1
votes

I have an issue when I try to remote debug via eclipse.

These are the arguments I use:

-Xdebug
-agentlib:jdwp=transport=dt_socket,server=y,suspend=n,address=4044

I also tried setting the address to 0.0.0.0:4044, using this:

-Xrunjdwp:transport=dt_socket,server=y,suspend=n,address=4044

I have tried all sorts of setups, setting suspend to 'y' made the application wait for a debug connection, as soon as it got connected the application continued but a connection couldn't be made.

When I try to connect from eclipse it just times out.

If I run a netstat -tulpn | grep 4044 I get this output:

tcp        0      0 0.0.0.0:4044                0.0.0.0:*                   LISTEN

After the connection attempt sometimes it stops listening on the port.

Any ideas?

3

3 Answers

4
votes

Normally on the listening process I use:

-Xdebug -Xrunjdwp:transport=dt_socket,address=4044,server=y,suspend=n

You have to start the process correctly
E.g. for tomcat

    JPDA_OPTS="-agentlib:jdwp=transport=dt_socket,address=4000,server=y,suspend=n"
    catalina.sh jpda start

using a wrapper as tanuki:

http://wrapper.tanukisoftware.com/doc/english/prop-java-detect-debug-jvm.html

If you read it

The Wrapper has several features which are designed to detect when a JVM has frozen, or otherwise become unstable.

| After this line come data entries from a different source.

===== config.mk =====
export PLATFORM = sky130hd
export DESIGN_NAME = fp_neg2_scale
export DESIGN_NICKNAME = d
export VERILOG_FILES = /design/src/rtl/fp_neg2_scale.sv
export SDC_FILE = /design/constraint.sdc
export NUM_CORES = 1
export LEC_CHECK = 0
export CAP_MARGIN = 20
export CORE_ASPECT_RATIO = 0.5
export CORE_MARGIN = 8
export CORE_UTILIZATION = 48
export DETAILED_ROUTE_END_ITERATION = 8
export PLACE_DENSITY = 0.79
export SYNTH_ARGS = -nofsm -noshare
export SYNTH_HDL_FRONTEND = slang
export SYNTH_SLANG_ARGS = --single-unit

===== constraint.sdc =====
create_clock -name clk -period 2.2 [get_ports clk]
set_clock_uncertainty 0.2 [all_clocks]
set_input_delay 0.22 -clock clk [delete_from_list [all_inputs] [get_ports clk]]
set_output_delay 0.22 -clock clk [all_outputs]
set_load 0.05 [all_outputs]

===== src/rtl/fp_neg2_scale.sv =====
// Streaming fp32 scaler: out = in * -2 (NEGATE=1) or * +2 (NEGATE=0), 2-stage valid/ready pipe.
// Optional FP_NEG2_DENORM_EN: scale denormals exactly; otherwise they flush to signed zero.
module fp_neg2_scale #(
    parameter bit          NEGATE = 1'b1,
    parameter int unsigned TAG_W  = 4
) (
    input  logic             clk,
    input  logic             rst_n,
    input  logic             in_valid,
    output logic             in_ready,
    input  logic [31:0]      in_data,
    input  logic [TAG_W-1:0] in_tag,
    output logic             out_valid,
    input  logic             out_ready,
    output logic [31:0]      out_data,
    output logic [TAG_W-1:0] out_tag,
    output logic             out_ovf,
    output logic             out_nan
);

    typedef enum logic [2:0] {
        CLS_ZERO,
        CLS_DENORM,
        CLS_NORM,
        CLS_OVF,
        CLS_INF,
        CLS_NAN
    } cls_e;

    logic             s1_v_q, s1_v_d;
    logic             s1_s_q, s1_s_d;
    logic [7:0]       s1_e_q, s1_e_d;
    logic [22:0]      s1_m_q, s1_m_d;
    logic [TAG_W-1:0] s1_tag_q, s1_tag_d;
    cls_e             s1_cls_q, s1_cls_d;

    logic             s2_v_q, s2_v_d;
    logic [31:0]      s2_data_q, s2_data_d;
    logic [TAG_W-1:0] s2_tag_q, s2_tag_d;
    logic             s2_ovf_q, s2_ovf_d;
    logic             s2_nan_q, s2_nan_d;

    logic             s2_adv;
    cls_e             in_cls;
    logic [31:0]      res;
    logic [7:0]       e_inc;

    assign s2_adv   = !s2_v_q || out_ready;
    assign in_ready = !s1_v_q || !s2_v_q || out_ready;

    always_comb begin
        in_cls = CLS_NORM;
        if (in_data[30:23] == 8'd0) begin
            in_cls = (in_data[22:0] == '0) ? CLS_ZERO : CLS_DENORM;
        end else if (in_data[30:23] == 8'd255) begin
            in_cls = (in_data[22:0] == '0) ? CLS_INF : CLS_NAN;
        end else if (in_data[30:23] == 8'd254) begin
            in_cls = CLS_OVF;
        end
    end

    assign e_inc = s1_e_q + 8'd1;

    always_comb begin
        res = {s1_s_q, 31'h0};
        unique case (s1_cls_q)
            CLS_ZERO:   res = {s1_s_q, 8'h00, 23'h0};
`ifdef FP_NEG2_DENORM_EN
            // Doubling a denormal is a left shift; the top mantissa bit lands in the exponent LSB.
            CLS_DENORM: res = {s1_s_q, 7'h0, s1_m_q[22], s1_m_q[21:0], 1'b0};
`else
            CLS_DENORM: res = {s1_s_q, 31'h0};
`endif
            CLS_NORM:   res = {s1_s_q, e_inc, s1_m_q};
            CLS_OVF:    res = {s1_s_q, 8'hFF, 23'h0};
            CLS_INF:    res = {s1_s_q, 8'hFF, 23'h0};
            CLS_NAN:    res = {s1_s_q, 8'hFF, s1_m_q | 23'h400000};
            default:    res = {s1_s_q, 31'h0};
        endcase
    end

    always_comb begin
        s1_v_d   = s1_v_q;
        s1_s_d   = s1_s_q;
        s1_e_d   = s1_e_q;
        s1_m_d   = s1_m_q;
        s1_tag_d = s1_tag_q;
        s1_cls_d = s1_cls_q;
        if (in_ready) begin
            s1_v_d = in_valid;
            if (in_valid) begin
                s1_s_d   = in_data[31] ^ NEGATE;
                s1_e_d   = in_data[30:23];
                s1_m_d   = in_data[22:0];
                s1_tag_d = in_tag;
                s1_cls_d = in_cls;
            end
        end

        s2_v_d    = s2_v_q;
        s2_data_d = s2_data_q;
        s2_tag_d  = s2_tag_q;
        s2_ovf_d  = s2_ovf_q;
        s2_nan_d  = s2_nan_q;
        if (s2_adv) begin
            s2_v_d = s1_v_q;
            if (s1_v_q) begin
                s2_data_d = res;
                s2_tag_d  = s1_tag_q;
                s2_ovf_d  = (s1_cls_q == CLS_OVF);
                s2_nan_d  = (s1_cls_q == CLS_NAN);
            end
        end
    end

    always_ff @(posedge clk) begin
        if (!rst_n) begin
            s1_v_q    <= 1'b0;
            s1_s_q    <= 1'b0;
            s1_e_q    <= '0;
            s1_m_q    <= '0;
            s1_tag_q  <= '0;
            s1_cls_q  <= CLS_ZERO;
            s2_v_q    <= 1'b0;
            s2_data_q <= '0;
            s2_tag_q  <= '0;
            s2_ovf_q  <= 1'b0;
            s2_nan_q  <= 1'b0;
        end else begin
            s1_v_q    <= s1_v_d;
            s1_s_q    <= s1_s_d;
            s1_e_q    <= s1_e_d;
            s1_m_q    <= s1_m_d;
            s1_tag_q  <= s1_tag_d;
            s1_cls_q  <= s1_cls_d;
            s2_v_q    <= s2_v_d;
            s2_data_q <= s2_data_d;
            s2_tag_q  <= s2_tag_d;
            s2_ovf_q  <= s2_ovf_d;
            s2_nan_q  <= s2_nan_d;
        end
    end

    assign out_valid = s2_v_q;
    assign out_data  = s2_data_q;
    assign out_tag   = s2_tag_q;
    assign out_ovf   = s2_ovf_q;
    assign out_nan   = s2_nan_q;

endmodule


==> run summary, run 1 <==
Synth cell types - 34
CP max stage delay - 0.83 ns
die height - 71.6 um
CTS Root Cell - clkbuf_16
most common cell in the synthesized netlist - nand2_1
Setup CP Type - flip-flop to output pin
RePlAce Congestion - 0.787
Core ar. - 6030 um^2
Worst-path clk slew - 0.06 ns
Post-synth EDFFs - 0
Post-DP Area - 3900 um^2
syn avg cell area - 8.39 um^2
CTS tree - yes
DR iter-0 viols - 260
Leakage - 1.58 nW
share of layout cells above drive strength 1 - 7.53%
antenna violations before repair - 0
drt wl/cell - 15.3 um
minimum clock period - 1.92 ns
relative slew slack - 58.4%
CP startpoint kind - flip-flop
post-synthesis sequential area ratio - 53.3%
FP Rows - 20
Synth area leader - dfxtp_1
final hold violation count - 0
worst path bufs/invs - 1
Worst-Margin Slew - 0.624 ns
RSZ-0062 raised after global routing - false
pin count of the biggest net entering global routing - 37
worst reg2reg path depth - 5
DRC - 0
area share of the largest cell type after synthesis - 53.3%
Max Fclk - 520 MHz
CP top delay family - buffers and inverters
I/O Buffers - 79
DIE AREA - 9110 um^2
CP max-delay cell - clkdlybuf4s50_1
gr usage total - 18.2%
Area Growth Syn to Fin - 43.1%
PD cells - 849 nW/um^2
Setup Buffers After CTS - 0
final wirelength - 8030 um
Max Slew Vio Count - 0
starting density of the core - 49.2%
clock buffer depth - 2
H-Tree Depth - 3
mapped cell area - 2970 um^2
synth cell count leaders - nand2_1 (93), dfxtp_1 (79), a21oi_1 (53)
max-cap viol count - 0
final setup vio count - 0
Chip Width - 127 um
ys flop type - dfxtp_1
Yosys warnings - 0
Detail Route Antenna Nets - 0
first-pass GRT wire length - 13500 um
outcome - complete, no violations
number of global-route vias before repair - 2861
HP Class - primary input to flip-flop
WP depth - 1
Setup crit end kind - output pin
Skew-Pair Late Insertion Delay - 0.33 ns
clock sink count - 79
arrival time of the worst setup path - 1.50 ns
Detail Placement HPWL - 5580 um
VDD IR max - 0.453 mV
Post-Syn Instances - 354
synth top area cells - dfxtp_1 (53%), nand2_1 (12%), a21oi_1 (8.9%)
Initial DRT Pass Iterations - 4
Ports - 80
data required time of the worst path - 1.78 ns
GR Overflow Total - 0
Final Cell Area - 4250 um^2
Async SR Flop Fraction - 0%
DR vias - 2776
Nets - 474
number of CTS-inserted buffers - 9
ant diodes - 0
Vias/cell - 5.28
crit path max fanout - 2
hold slack - 0.247 ns
worst path cell trace - clkdlybuf4s50_1
Final period util - 87.4%
Worst Hold Depth - 3
post-synth net total - 395
#FFs+latches synth - 79
layer usage:
| metal | part of all wire (%) | track usage, % | wire, um | vias up |
|---|---|---|---|---|
| met2 | 51 | 32.4 | 4100 | 88 |
| met4 | 1.5 | 7.84 | 123 | 0 |
| met5 | 0 | 0 | 0 | - |
| met3 | 6.8 | 6.14 | 548 | 11 |
| met1 | 41 | 19.6 | 3260 | 1307 |
| li1 | - | - | - | 1370 |
power breakdown:
group | internal, W | total, W | switching, W
logic | 0.000159 | 0.000377 | 0.000218
clock network | 0.00114 | 0.00170 | 0.000561
registers | 0.00149 | 0.00153 | 0.0000377
total | 0.00279 | 0.00361 | 0.000816
per-stage QoR:
step | setup WS [ns] | setup TNS (ns) | util (%) | std cells | total power (W)
after floorplan | 0.0835 | 0 | - | 354 | 0.00176
after detailed placement | -0.0971 | -0.218 | 64.6 | 510 | 0.00193
final | 0.278 | 0 | 70.4 | 526 | 0.00361
after global routing | 0.190 | 0 | 70.4 | 526 | 0.00373
after global placement | 0.0327 | 0 | 64.6 | 510 | 0.00192
after CTS | 0.154 | 0 | 70.4 | 526 | 0.00363
kinds of logic (layout without fill, tap and decap cells):
kind of cell    after synthesis  in the layout  share of synthesized area, %
fa+ha+maj                     1              1                         0.421
mux                           1              1                         0.337
flops                        79             79                          53.3
buf+inv                      26            110                          3.79
compound gates               94             94                          19.3
xor+xnor                      6              6                          1.77
simple gates                147            147                          21.2
registers in the layout, summed over array words and instances (netlist names):
name / cells
s1_m_q: 23
s1_s_q: 1
out_nan: 1
out_tag: 4
s1_tag_q: 4
out_valid: 1
out_data: 32
s1_v_q: 1
s1_cls_q: 3
s1_e_q: 8
out_ovf: 1
repair_timing:
| action | 4_1_cts | 5_1_grt |
|---|---|---|
| endpoints found under the setup margin | 0 | 4 |
| gates resized for setup | 0 | 1 |
| hold buffers | 0 | 0 |
placed cells by master (no fill, tap or decap), types with 6 or more instances in the layout:
cell type	n
nand2_1	93
nand3_1	6
a22oi_1	22
clkdlybuf4s50_1	78
clkbuf_16	9
buf_4	8
a21oi_1	52
o21ai_0	10
nor2_1	25
dfxtp_1	78
path summary, 6_finish.rpt:
check,from,endpoint,slack [ns]
max reg2reg,out_valid,s1_m_q[21],0.31
min reg2reg,s1_m_q[18],s1_m_q[18],0.25
min,in_tag[1],s1_tag_q[1],0.25
max,out_ovf,out_ovf,0.28
area by class of cell:
| cell class | count | area (um^2) |
|---|---|---|
| tap | 88 | 110 |
| fill | 474 | 1780 |
| timing repair buffer | 89 | 901 |
| clock buffer | 11 | 243 |
| clock inverter | 5 | 104 |
| multi-input combinational | 249 | 1290 |
| sequential | 79 | 1580 |
| inverter | 5 | 18.8 |
worst reg2reg max path, cell delays in order, from the launching register on:
cell and delay (ns):
dfxtp_2 0.33, nor2b_1 0.20, a21oi_4 0.48, buf_4 0.36, nand2_1 0.10, a21oi_1 0.15
No activity file was read; power rests on OpenSTA's default activity.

Normally these features should all be left enabled. However, when a JVM is connected to a debugger, it is common for the JVM to intentionally be frozen as various debugging operations take place. In these cases, the Wrapper would normally think the JVM was frozen, and kill and restart it in the middle of a debug session. The Wrapper works around this problem by checking the configured Java command line and ignoring certain timeouts when it detects that a debugger is in use. This property makes it possible to enable or disable this debugging check. The default value is "TRUE", which will detect the debugging and ignore certain timeouts. Example: (detect the debugging) wrapper.java.detect_debug_jvm=TRUE

(...)

In your case I think you just need

    wrapper.java.detect_debug_jvm=FALSE

Let me know if I am right cause I cannot test it.

0
votes

I had a similar issue when I needed to debug in on OSGI server.

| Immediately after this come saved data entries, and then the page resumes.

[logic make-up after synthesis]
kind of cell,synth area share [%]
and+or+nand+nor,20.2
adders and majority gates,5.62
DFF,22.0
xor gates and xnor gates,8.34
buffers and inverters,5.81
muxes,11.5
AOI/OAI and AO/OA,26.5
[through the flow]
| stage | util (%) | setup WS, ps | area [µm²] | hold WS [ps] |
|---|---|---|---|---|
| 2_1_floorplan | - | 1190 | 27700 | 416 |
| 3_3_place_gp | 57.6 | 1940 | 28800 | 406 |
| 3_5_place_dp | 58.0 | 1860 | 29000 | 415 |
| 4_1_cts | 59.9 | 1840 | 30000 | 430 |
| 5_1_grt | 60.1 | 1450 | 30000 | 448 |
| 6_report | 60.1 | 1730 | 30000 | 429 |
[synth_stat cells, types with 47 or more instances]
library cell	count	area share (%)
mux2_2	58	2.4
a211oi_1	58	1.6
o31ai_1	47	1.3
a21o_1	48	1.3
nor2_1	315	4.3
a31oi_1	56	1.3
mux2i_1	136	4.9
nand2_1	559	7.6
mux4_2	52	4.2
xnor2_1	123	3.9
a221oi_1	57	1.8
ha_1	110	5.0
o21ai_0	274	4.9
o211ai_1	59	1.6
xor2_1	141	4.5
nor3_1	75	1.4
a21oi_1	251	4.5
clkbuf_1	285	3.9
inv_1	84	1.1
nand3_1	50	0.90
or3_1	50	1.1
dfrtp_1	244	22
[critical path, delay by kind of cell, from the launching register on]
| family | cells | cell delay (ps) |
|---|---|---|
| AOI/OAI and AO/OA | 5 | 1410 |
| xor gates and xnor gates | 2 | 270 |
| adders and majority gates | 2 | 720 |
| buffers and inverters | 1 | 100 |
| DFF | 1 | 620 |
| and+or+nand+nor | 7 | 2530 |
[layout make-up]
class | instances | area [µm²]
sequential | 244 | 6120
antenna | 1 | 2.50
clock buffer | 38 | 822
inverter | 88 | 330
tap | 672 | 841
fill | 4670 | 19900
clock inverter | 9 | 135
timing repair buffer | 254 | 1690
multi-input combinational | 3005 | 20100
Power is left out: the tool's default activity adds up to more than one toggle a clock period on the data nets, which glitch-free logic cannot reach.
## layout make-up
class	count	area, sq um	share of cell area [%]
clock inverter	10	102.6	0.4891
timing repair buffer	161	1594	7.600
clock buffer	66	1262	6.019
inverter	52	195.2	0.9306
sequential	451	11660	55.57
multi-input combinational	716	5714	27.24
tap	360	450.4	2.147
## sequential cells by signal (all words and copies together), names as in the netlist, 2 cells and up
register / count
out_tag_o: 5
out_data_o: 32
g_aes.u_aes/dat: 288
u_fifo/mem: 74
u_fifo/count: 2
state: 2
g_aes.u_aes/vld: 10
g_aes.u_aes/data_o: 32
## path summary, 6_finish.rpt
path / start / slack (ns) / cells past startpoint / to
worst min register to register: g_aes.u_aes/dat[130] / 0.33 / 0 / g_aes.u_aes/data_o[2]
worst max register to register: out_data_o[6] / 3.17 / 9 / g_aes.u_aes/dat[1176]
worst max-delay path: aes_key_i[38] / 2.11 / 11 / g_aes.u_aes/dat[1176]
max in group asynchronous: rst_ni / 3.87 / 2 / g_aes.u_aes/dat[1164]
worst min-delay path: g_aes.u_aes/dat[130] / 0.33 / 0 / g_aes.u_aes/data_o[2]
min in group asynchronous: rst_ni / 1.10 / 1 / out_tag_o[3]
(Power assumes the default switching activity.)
`config.mk`:
```
export PLATFORM = sky130hd
export DESIGN_NAME = elevator_dispatch_ctrl
export DESIGN_NICKNAME = d
export VERILOG_FILES = /design/src/rtl/elevator_pkg.sv /design/src/rtl/tick_timer.sv /design/src/rtl/elevator_dispatch_ctrl.sv
export SDC_FILE = /design/constraint.sdc
export NUM_CORES = 1
export LEC_CHECK = 0
export ABC_AREA = 1
export ABC_CLOCK_PERIOD_IN_PS = 2100
export BUFFER_PORTS_ARGS = -buffer_cell sky130_fd_sc_hd__buf_4
export CAP_MARGIN = 10
export CORE_UTILIZATION = 45
export CTS_BUF_LIST = sky130_fd_sc_hd__clkbuf_16
export DETAILED_ROUTE_END_ITERATION = 7
export PLACE_DENSITY_LB_ADDON = 0.25
export SLEW_MARGIN = 20
export SYNTH_ARGS = -nofsm -noshare
export SYNTH_HDL_FRONTEND = slang
export SYNTH_SLANG_ARGS = --single-unit
```
`constraint.sdc`:
```
create_clock -name clk -period 2.1 [get_ports clk]
set_clock_uncertainty 0.15 [all_clocks]
set_input_delay 0.21 -clock clk [delete_from_list [all_inputs] [get_ports clk]]
set_output_delay 0.21 -clock clk [all_outputs]
set_load 0.05 [all_outputs]
```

There were a combination of trouble and after solving them I could debug well.

I answered it in this thread

By the way, you can try by stopping your firewall, in case of iptables you have to do:

service iptables stop

You can try by modifying your debugging port and trying to access it. Another test you can do is to debug with another tool like JDebugTool to check if you Eclipse is the problem.

If you use Ant, verify you have your javac configured well:

<javac srcdir="..." destdir="..." classpathref="..." debug="true" debuglevel="lines,vars,source" />

In Eclipse verify you have this:

windows > preferences > Java > compiler -> "Classfile generation" -> check "Add line number attributes to generated class file"

Hope to help!

0
votes

Adding the following in the ntServiceWrapper.conf worked for me

wrapper.java.detect_debug_jvm=TRUE

# Number of seconds to allow between the wrapper pinging the JVM and the response.